Louise Bourgeois is one of the most influential artists of the past century. Though she worked in several mediums throughout her 70-year career—including performance, painting, and printmaking—she is best known as a sculptor. Using the body as a primary form, she explored the full range of the human condition, with a focus on themes of guilt, abandonment, love, and reparation.
Raised in Paris and its suburbs, she was involved in her family’s tapestry restoration workshop from a young age. In 1938, she moved to New York and began taking classes at the Art Students League. Her first solo show took place in 1945, and her first retrospective opened at the Museum of Modern Art, New York, in 1982. She was named Officer of the Order of Arts and Letters by the French minister of culture in 1983. Other honors include the Grand Prix National de Sculpture from the French government in 1991; the National Medal of Arts in 1997; and the French medal of Commander of the Legion of Honor in 2008. She represented the United States at the Venice Biennale in 1993, and in 1999 was awarded the Biennale’s Golden Lion. Her work has been the subject of major international exhibitions, including those organized by Tate Modern, London; the State Hermitage Museum, St. Petersburg; Centre Georges Pompidou, Paris; and Haus der Kunst, Munich. Recent shows have been in on view at the Metropolitan Museum of Art, New York; Belvedere Museum, Vienna; Art Gallery of New South Wales, Sydney; and Posten Moderne, Trondheim, Norway.

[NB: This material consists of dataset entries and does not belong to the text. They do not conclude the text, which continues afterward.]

Context: an optimization exercise on an open-source flow, tuned for small area, a short achievable clock period and few clock cycles. The choices shown serve that exercise and are no tape-out recipe.
Function was checked by simulation only, so behaviour that the tests miss may differ from the original.
Power and IR drop assume default switching activity.

==> flow/design.v <==
module ang_track (
    input  wire        clk,
    input  wire        rst,             
    input  wire        load,
    input  wire [63:0] load_angle,
    input  wire [63:0] load_speed,
    input  wire [47:0] load_t,
    input  wire [15:0] load_k,
    input  wire [15:0] cfg_ppr,
    input  wire [3:0]  cfg_kp,
    input  wire [3:0]  cfg_ks,
    input  wire        cmd_valid,
    output wire        cmd_ready,
    input  wire        cmd_epoch,       
    input  wire [47:0] cmd_t,
    output reg         res_valid,
    output wire [63:0] res_angle,
    output wire [31:0] res_speed
);
    reg [63:0] theta;
    reg [63:0] spd;
    reg [47:0] tt;
    reg [15:0] k;
    reg [15:0] bhi;         
    reg [63:0] pub;
    reg [15:0] ppr;
    reg [3:0]  kp;
    reg [3:0]  ks;
    reg [47:0] pitch;       
    reg [8:0]  zoh;         
    reg        zall;        
    reg        st_idle, st_pset, st_pdiv, st_sub, st_set, st_run;
    reg        t_mul;       
    reg        t_pred;      
    reg        t_diff;      
    reg        t_shift;     
    reg        t_upd;       
    reg        t_sks;       
    reg        t_cmp;       
    reg        p_div;       
    reg        th_done;     
    reg        p_done;      
    reg        op_diff;     
    reg        op_sub;      
    reg        ep;
    reg        rsel;        
    reg [47:0] dt;          
    reg [79:0] acc;         
    reg [4:0]  mi;          
    reg        b_neg, b_m1, b_m2, b_m3, b_m4;   
    reg [65:0] s3;          
    reg [64:0] qd;          
    reg [47:0] rm;          
    reg [5:0]  dp;          
    reg [5:0]  dl;          
    reg [6:0]  c71;         
    reg        dv_fin;      
    reg [15:0] rs;          
    reg [47:0] qm;          
    reg [4:0]  sn;          
    reg        sd_busy;
    reg [3:0]  sc;          
    reg        lt_r, eq_r;  
    wire fin = st_run && (th_done || t_cmp) && (p_done || op_sub);
    assign cmd_ready = st_idle || (fin && !st_sub) || (t_pred && ep);
    assign res_angle = rsel ? pub : theta;
    assign res_speed = spd[47:16];
    wire ld_ok  = st_idle || st_pset || st_pdiv;
    wire accept = cmd_valid && cmd_ready && !load;
    wire [16:0] k1     = {1'b0, k} + 17'd1;
    wire        wrap   = !(k1 < {1'b0, ppr});
    wire [15:0] kn     = wrap ? 16'd0 : k1[15:0];
    wire [15:0] bn     = wrap ? bhi + 16'd1 : bhi;
    function [6:0] blen64(input [63:0] v);
        integer i;
        begin
            blen64 = 7'd0;
            for (i = 0; i < 64; i = i + 1)
                if (v[i]) blen64 = i + 1;
        end
    endfunction
    wire [6:0] p_len  = blen64({48'd0, ppr});
    wire       p_pow2 = ((ppr & (ppr - 16'd1)) == 16'd0);
    wire [6:0] bd_len = blen64({16'd0, dt});
    wire       dv_go  = (st_pdiv || st_run || (st_set && !ep)) && !dv_fin;
    wire [5:0] dp_cur = st_set ? 6'd63 : dp;
    reg        sk8;
    integer    zi;
    always @(*) begin
        sk8 = zall;
        for (zi = 0; zi < 9; zi = zi + 1)
            sk8 = sk8 | (zoh[zi] & (|(dt >> zi)));
    end
    wire [6:0] dpl    = {1'b0, dp} + {1'b0, dl};
    wire       skip   = st_set ? sk8 :
                        (dpl >= (st_pdiv ? 7'd57 : c71)) && (dp >= 6'd23);
    wire [51:0] dtx    = {3'd0, dt, 1'b0};
    function [3:0] field(input [51:0] v, input [4:0] j);
        integer i;
        begin
            field = 4'd0;
            for (i = 0; i < 17; i = i + 1)
                if (j == i) field = v[3*i +: 4];
        end
    endfunction
    wire [4:0]  fidx   = mi - 5'd1;
    wire [3:0]  fnext  = field(dtx, fidx);
    function [4:0] bdec(input [3:0] f);
        case (f)
            4'b0001, 4'b0010, 4'b1101, 4'b1110: bdec = 5'b00010;
            4'b0011, 4'b0100, 4'b1011, 4'b1100: bdec = 5'b00100;
            4'b0101, 4'b0110, 4'b1001, 4'b1010: bdec = 5'b01000;
            4'b0111, 4'b1000:                   bdec = 5'b10000;
            default:                            bdec = 5'b00000;
        endcase
    endfunction
    reg  [47:0] lead;
    reg         tv1, tv2, tv3, tv4;      
    reg  [3:0]  fset;
    reg  [4:0]  mset;
    integer     li;
    always @(*) begin
        for (li = 0; li < 48; li = li + 1)
            lead[li] = dt[li] && (li == 47 ? 1'b1 : !(|(dt >> (li + 1))));
        tv1 = 1'b0; tv2 = 1'b0; tv3 = 1'b0; tv4 = 1'b0;
        fset = 4'd0;
        mset = 5'd0;
        for (li = 0; li < 48; li = li + 1) begin
            if ((li + 1) % 3 == 0)
                tv1 = tv1 | lead[li];
            else if ((li + 1) % 3 == 1) begin
                tv1 = tv1 | (lead[li] & !dtx[li]);
                tv2 = tv2 | (lead[li] &  dtx[li]);
            end else begin
                tv2 = tv2 | (lead[li] & !dtx[li] & !dtx[li-1]);
                tv3 = tv3 | (lead[li] & (dtx[li] ^ dtx[li-1]));
                tv4 = tv4 | (lead[li] &  dtx[li] &  dtx[li-1]);
            end
            if (li >= 2) begin
                fset = fset | ({4{lead[li]}} & dtx[3*((li+1)/3 - 1) +: 4]);
                mset = mset | ({5{lead[li]}} & ((li + 1) / 3 - 1));
            end
        end
    end
    wire [3:0]  fsel   = st_set ? fset : fnext;
    wire [4:0]  fdec   = bdec(fsel);
    wire        fneg   = fsel[3] && !(fsel[2] && fsel[1] && fsel[0]);
    wire        mul1   = (dt[47:2] == 46'd0);    
    wire [63:0] c_x    = spd ^ qd[63:0] ^ ~acc[79:16];
    wire [63:0] c_y    = {(spd[62:0] & qd[62:0]) | (spd[62:0] & ~acc[78:16]) |
                          (qd[62:0] & ~acc[78:16]), 1'b0};
    wire [65:0] b_mag  = ({66{b_m1}} & {2'b00, spd}) | ({66{b_m2}} & {1'b0, spd, 1'b0}) |
                         ({66{b_m3}} & s3)           | ({66{b_m4}} & {spd, 2'b00});
    wire [79:0] b_term = {14'd0, b_mag} ^ {80{b_neg}};
    wire [63:0] meas   = {bhi, qm};
    wire        cin_hi = (op_sub && !lt_r) || st_sub;
    wire [63:0] x_hi = ({64{t_mul}}            & acc[76:13]) |
                       ({64{st_set}}           & {15'd0, spd[63:15]}) |
                       ({64{t_pred}}           & acc[79:16]) |
                       ({64{t_upd}}            & ~acc[79:16]) |
                       ({64{op_diff}}          & ~meas) |
                       ({64{op_sub}}           & c_x) |
                       ({64{st_sub}}           & {16'd0, dt});
    wire [15:0] x_lo = ({16{t_mul}} & {acc[12:0], 3'b000}) |
                       ({16{st_set}} & {spd[14:0], 1'b0});
    wire [63:0] y_hi = ({64{t_mul}}                      & b_term[79:16]) |
                       ({64{st_set}}                     & {16'd0, spd[63:16]}) |
                       ({64{t_pred || op_diff || t_upd}} & theta) |
                       ({64{op_sub}}                     & c_y) |
                       ({64{st_sub}}                     & {16'hFFFF, ~tt});
    wire [15:0] y_lo = t_mul ? b_term[15:0] : st_set ? spd[15:0] : {16{cin_hi}};
    wire        cin  = (t_mul && b_neg) || cin_hi;
    wire [80:0] sum  = {1'b0, x_hi, x_lo} + {1'b0, y_hi, y_lo} + {80'd0, cin};
    wire [63:0] s_hi = sum[79:16];
    wire        cout = sum[80];
    reg         tl_r, jn_r;
    wire        d_tail = st_run && tl_r;
    wire        d_junc = st_run && jn_r;
    wire [5:0]  dp_nx  = dp_cur - (skip ? 6'd8 : 6'd2);
    wire [51:0] d_rr   = {2'b00, rm, d_tail ? 2'b00 : qd[63:62]};
    wire [51:0] d_n1   = ~{4'd0, dt};
    wire [51:0] d_n2   = ~{3'd0, dt, 1'b0};
    wire [51:0] d_t1   = d_rr + d_n1 + 52'd1;
    wire [51:0] d_t2   = d_rr + d_n2 + 52'd1;
    wire [51:0] d_cs   = d_rr ^ d_n1 ^ d_n2;
    wire [51:0] d_cc   = {(d_rr[50:0] & d_n1[50:0]) | (d_rr[50:0] & d_n2[50:0]) |
                          (d_n1[50:0] & d_n2[50:0]), 1'b0};
    wire [51:0] d_t3   = d_cs + d_cc + 52'd2;
    wire [1:0]  d_q    = !d_t3[51] ? 2'd3 : !d_t2[51] ? 2'd2 :
                         !d_t1[51] ? 2'd1 : 2'd0;
    wire [47:0] d_r2   = !d_t3[51] ? d_t3[47:0] : !d_t2[51] ? d_t2[47:0] :
                         !d_t1[51] ? d_t1[47:0] : d_rr[47:0];
    wire [16:0] s_sh1  = {rs, 1'b0};
    wire [17:0] s_df1  = {1'b0, s_sh1} - {2'b00, ppr};
    wire        s_f1   = !s_df1[17];
    wire [15:0] s_r1   = s_f1 ? s_df1[15:0] : s_sh1[15:0];
    wire [16:0] s_sh2  = {s_r1, 1'b0};
    wire [17:0] s_df2  = {1'b0, s_sh2} - {2'b00, ppr};
    wire        s_f2   = !s_df2[17];
    wire [15:0] s_r2   = s_f2 ? s_df2[15:0] : s_sh2[15:0];
    wire dvf_set = dv_go && !st_set && !skip && (dp == 6'd1);
    wire dvf_nx  = (dv_fin || dvf_set) && !st_sub;
    wire thd_nx  = (th_done || (t_upd && ks == 4'd0) ||
                    (t_sks && (sc == 4'd4 || sc == 4'd1)) || t_cmp) && !st_set;
    wire pdv_nx  = (p_div && !op_sub) || (st_set && !ep);
    wire tdf_nx  = (t_diff && !op_diff) || (t_pred && !ep);
    wire sdb_nx  = op_diff || st_pset || (sd_busy && sn != 5'd1);
    always @(posedge clk) begin
        op_diff <= tdf_nx && !sdb_nx && !rst;
        op_sub  <= pdv_nx && dvf_nx && thd_nx && !rst;
        if (sn != 5'd0) begin
            rs <= s_r2;
            qm <= {qm[45:0], s_f1, s_f2};
            sn <= sn - 5'd1;
            if (sn == 5'd1)
                sd_busy <= 1'b0;
        end
        if (dv_go) begin
            tl_r <= (dp_nx < {2'd0, ks});
            jn_r <= (dp_nx == {2'd0, ks});
            dp   <= dp_nx;
            if (skip) begin
                rm <= {rm[39:0], qd[63:56]};
                qd <= {qd[64], qd[55:0], 8'd0};
            end else begin
                rm <= d_r2;
                if (d_tail) begin
                    lt_r <= lt_r || (eq_r && (d_q < {spd[dp[3:0]], spd[dp[3:0] - 4'd1]}));
                    eq_r <= eq_r && (d_q == {spd[dp[3:0]], spd[dp[3:0] - 4'd1]});
                end else if (d_junc) begin
                    qd  <= {qd[64], qd[62:0], d_q[1]};
                    lt_r <= lt_r || (eq_r && !d_q[0] && spd[dp[3:0] - 4'd1]);
                    eq_r <= eq_r && (d_q[0] == spd[dp[3:0] - 4'd1]);
                end else
                    qd <= {qd[64], qd[61:0], d_q};
                if (!st_set && dp == 6'd1)
                    dv_fin <= 1'b1;
            end
        end
        res_valid <= 1'b0;
        if (st_sub) begin
            dt     <= s_hi[47:0];               
            if (!ep)
                tt <= dt;
            rm     <= 48'd0;
            lt_r   <= 1'b0;
            eq_r   <= 1'b1;
            dv_fin <= 1'b0;
            st_sub <= 1'b0;
            st_set <= 1'b1;
        end
        if (st_pset) begin
            c71     <= 7'd73 - p_len + {6'd0, p_pow2};
            dp      <= 6'd63;
            dl      <= bd_len[5:0];
            for (zi = 0; zi < 9; zi = zi + 1)
                zoh[zi] <= ({1'b0, p_len} - 8'd2 - {7'd0, p_pow2} == 8'd7 - zi);
            zall    <= ({1'b0, p_len} - 8'd2 - {7'd0, p_pow2} >= 8'd7) &&
                       ({1'b0, p_len} < 8'd2 + {7'd0, p_pow2} ? 1'b0 : 1'b1);
            rs      <= kn;
            sn      <= 5'd24;
            sd_busy <= 1'b1;
            rm      <= 48'd0;
            dv_fin  <= 1'b0;
            st_pset <= 1'b0;
            st_pdiv <= 1'b1;
        end
        if (st_pdiv && dv_fin) begin
            pitch   <= qd[47:0];
            st_pdiv <= 1'b0;
            st_idle <= 1'b1;
        end
        if (st_set) begin
            s3     <= sum[65:0];
            acc    <= ({80{tv1}} & {16'd0, spd}) | ({80{tv2}} & {15'd0, spd, 1'b0}) |
                      ({80{tv3}} & {14'd0, sum[65:0]}) | ({80{tv4}} & {14'd0, spd, 2'b00});
            mi     <= mset;
            b_neg  <= fneg;
            {b_m4, b_m3, b_m2, b_m1} <= fdec[4:1];
            if (mul1)
                t_pred <= 1'b1;
            else
                t_mul  <= 1'b1;
            th_done <= 1'b0;
            p_done  <= ep;
            dl      <= bd_len[5:0];
            if (ep)
                dv_fin <= 1'b1;
            else
                p_div  <= 1'b1;
            st_set <= 1'b0;
            st_run <= 1'b1;
        end
        if (t_mul) begin
            acc    <= sum[79:0];
            mi     <= fidx;
            b_neg  <= fneg;
            {b_m4, b_m3, b_m2, b_m1} <= fdec[4:1];
            if (mi == 5'd0) begin
                t_mul  <= 1'b0;
                t_pred <= 1'b1;
            end
        end
        if (t_pred) begin
            acc[79:16] <= s_hi;
            t_pred     <= 1'b0;
            if (ep)
                t_cmp  <= 1'b1;
            else begin
                theta  <= s_hi;
                t_diff <= 1'b1;
            end
        end
        if (op_diff) begin
            acc[79:16] <= s_hi;
            sc         <= kp;
            t_diff     <= 1'b0;
            if (kp == 4'd0)
                t_upd   <= 1'b1;
            else
                t_shift <= 1'b1;
            rs      <= kn;
            sn      <= 5'd24;
            sd_busy <= 1'b1;
        end
        if (t_shift) begin
            if (sc[3:2] != 2'd0) begin
                acc[79:16] <= {{4{acc[79]}}, acc[79:20]};
                sc         <= sc - 4'd4;
            end else begin
                acc[79:16] <= {acc[79], acc[79:17]};
                sc         <= sc - 4'd1;
            end
            if (sc == 4'd4 || sc == 4'd1) begin
                t_shift <= 1'b0;
                t_upd   <= 1'b1;
            end
        end
        if (t_upd) begin
            theta      <= s_hi;
            acc[79:16] <= spd;
            sc         <= ks;
            t_upd      <= 1'b0;
            if (ks == 4'd0)
                th_done <= 1'b1;
            else
                t_sks   <= 1'b1;
        end
        if (t_sks) begin
            if (sc[3:2] != 2'd0) begin
                acc[79:16] <= {{4{acc[79]}}, acc[79:20]};
                sc         <= sc - 4'd4;
            end else begin
                acc[79:16] <= {acc[79], acc[79:17]};
                sc         <= sc - 4'd1;
            end
            if (sc == 4'd4 || sc == 4'd1) begin
                t_sks   <= 1'b0;
                th_done <= 1'b1;
            end
        end
        if (t_cmp) begin
            if (acc[79:16] >= pub)
                pub <= acc[79:16];
            t_cmp   <= 1'b0;
            th_done <= 1'b1;
        end
        if (op_sub) begin
            spd    <= s_hi;
            p_div  <= 1'b0;
            p_done <= 1'b1;
        end
        if (fin) begin
            res_valid <= 1'b1;
            rsel      <= t_cmp;
            st_run    <= 1'b0;
            st_idle   <= !st_sub;
        end
        if (accept) begin
            ep      <= cmd_epoch;
            dt      <= cmd_t;
            qd      <= {1'b0, pitch, 16'd0};
            st_idle <= 1'b0;
            st_sub  <= 1'b1;
            if (!cmd_epoch) begin
                k   <= kn;
                bhi <= bn;
            end
        end
        if (load && ld_ok) begin
            theta   <= load_angle;
            pub     <= load_angle;
            spd     <= load_speed;
            tt      <= load_t;
            k       <= load_k;
            bhi     <= load_angle[63:48];
            ppr     <= cfg_ppr;
            kp      <= cfg_kp;
            ks      <= cfg_ks;
            dt      <= {32'd0, cfg_ppr};
            qd      <= {1'b0, 64'h0001_0000_0000_0000};
            st_idle <= 1'b0;
            st_pdiv <= 1'b0;
            st_pset <= 1'b1;
        end
        if (rst) begin
            st_idle   <= 1'b1;
            st_pset   <= 1'b0;
            st_pdiv   <= 1'b0;
            st_sub    <= 1'b0;
            st_set    <= 1'b0;
            st_run    <= 1'b0;
            t_mul     <= 1'b0;
            t_pred    <= 1'b0;
            t_diff    <= 1'b0;
            t_shift   <= 1'b0;
            t_upd     <= 1'b0;
            t_cmp     <= 1'b0;
            p_div     <= 1'b0;
            t_sks     <= 1'b0;
            res_valid <= 1'b0;
            sn        <= 5'd0;
            sd_busy   <= 1'b0;
        end
    end
endmodule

Deborah Kass enrolled at the Art Students League in 1966, at the age of fourteen. She received her BFA in Painting at Carnegie Mellon University, and later studied in the Whitney Museum Independent Study Program. Kass’s work explores the intersection of pop culture, art history, and the construction of self. Kass uses the technique of appropriation to present critical commentary on power relations, identity politics, and the historically dominant position of male artists in the art world. Kass's work is in the collections of the Museum of Modern Art; Whitney Museum of American Art; Solomon R. Guggenheim Museum; Jewish Museum (New York); Museum of Fine Art, Boston; Cincinnati Museum of Art; New Orleans Museum; National Portrait Gallery, Smithsonian Institution; Fogg Museum, Harvard Art Museums; and Weatherspoon Museum, among others. In 2012, Kass's work was the subject of amid-career retrospective Deborah Kass, Before and Happily Ever After at The Andy Warhol Museum in Pittsburgh, PA. Since 2011, OY/YO has been a reoccurring motif in Deborah Kass's work in the form of paintings, prints, and tabletop sculptures. In 2015, the Two Trees Public Art commission presented a monumentally scaled OY/YO along the iconic Brooklyn waterfront. A large edition of OY/YO was acquired by the Jewish Museum in New York in 2017. Monumental editions are permanently installed in front of the Brooklyn Museum since 2018, the Cantor Art Center at Stanford University since 2020, and the Weitzman Museum of American Jewish History in Philadelphia in 2021. The 2026 Art Students League Gala was inspired, in part, by Kass’s After Louise Bourgeois, a 2010 sculpture that pays tribute to the French-American artist and consists of a spiraling neon light that reads “A woman has no place in the art world unless she proves over and over again that she won’t be eliminated.”
Christine Mack is a New York–based art collector and philanthropist, and the founder of the Mack Art Foundation (MAF), a Brooklyn-based residency program supporting emerging artists from around the world. Born in the Philippines and raised in Stockholm, she moved to New York to attend Parsons School of Design, where she studied Graphic Design and Advertising. After an early career in design, including roles at Hearst Publications and running her own design firm, she shifted her focus to art, collecting, and philanthropy.
Through MAF, she provides artists with studio space, housing, and mentorship, fostering collaboration and community engagement across New York. The foundation also offers scholarships and awards, and is launching the Art Hub, a three-month studio program for New York–based artists centered on exhibitions, public programming, and building connections with collectors, gallerists, and mentors.
Christine serves on the boards and committees of the Guggenheim Museum, the Jewish Museum, the Studio Museum in Harlem, the Brooklyn Museum, the Buffalo AKG Art Museum, and Moderna Museet in Stockholm, and is a dedicated advocate for children’s mental health. She is also a member of the Board of Directors of the Aspen Art Fair. In 2025, she received the Champion of the Arts Award at the Southampton Arts Center, where her collection was exhibited, and was presented with a proclamation from the Mayor in recognition of her contributions.
Christine lives with her husband and three sons in New York City.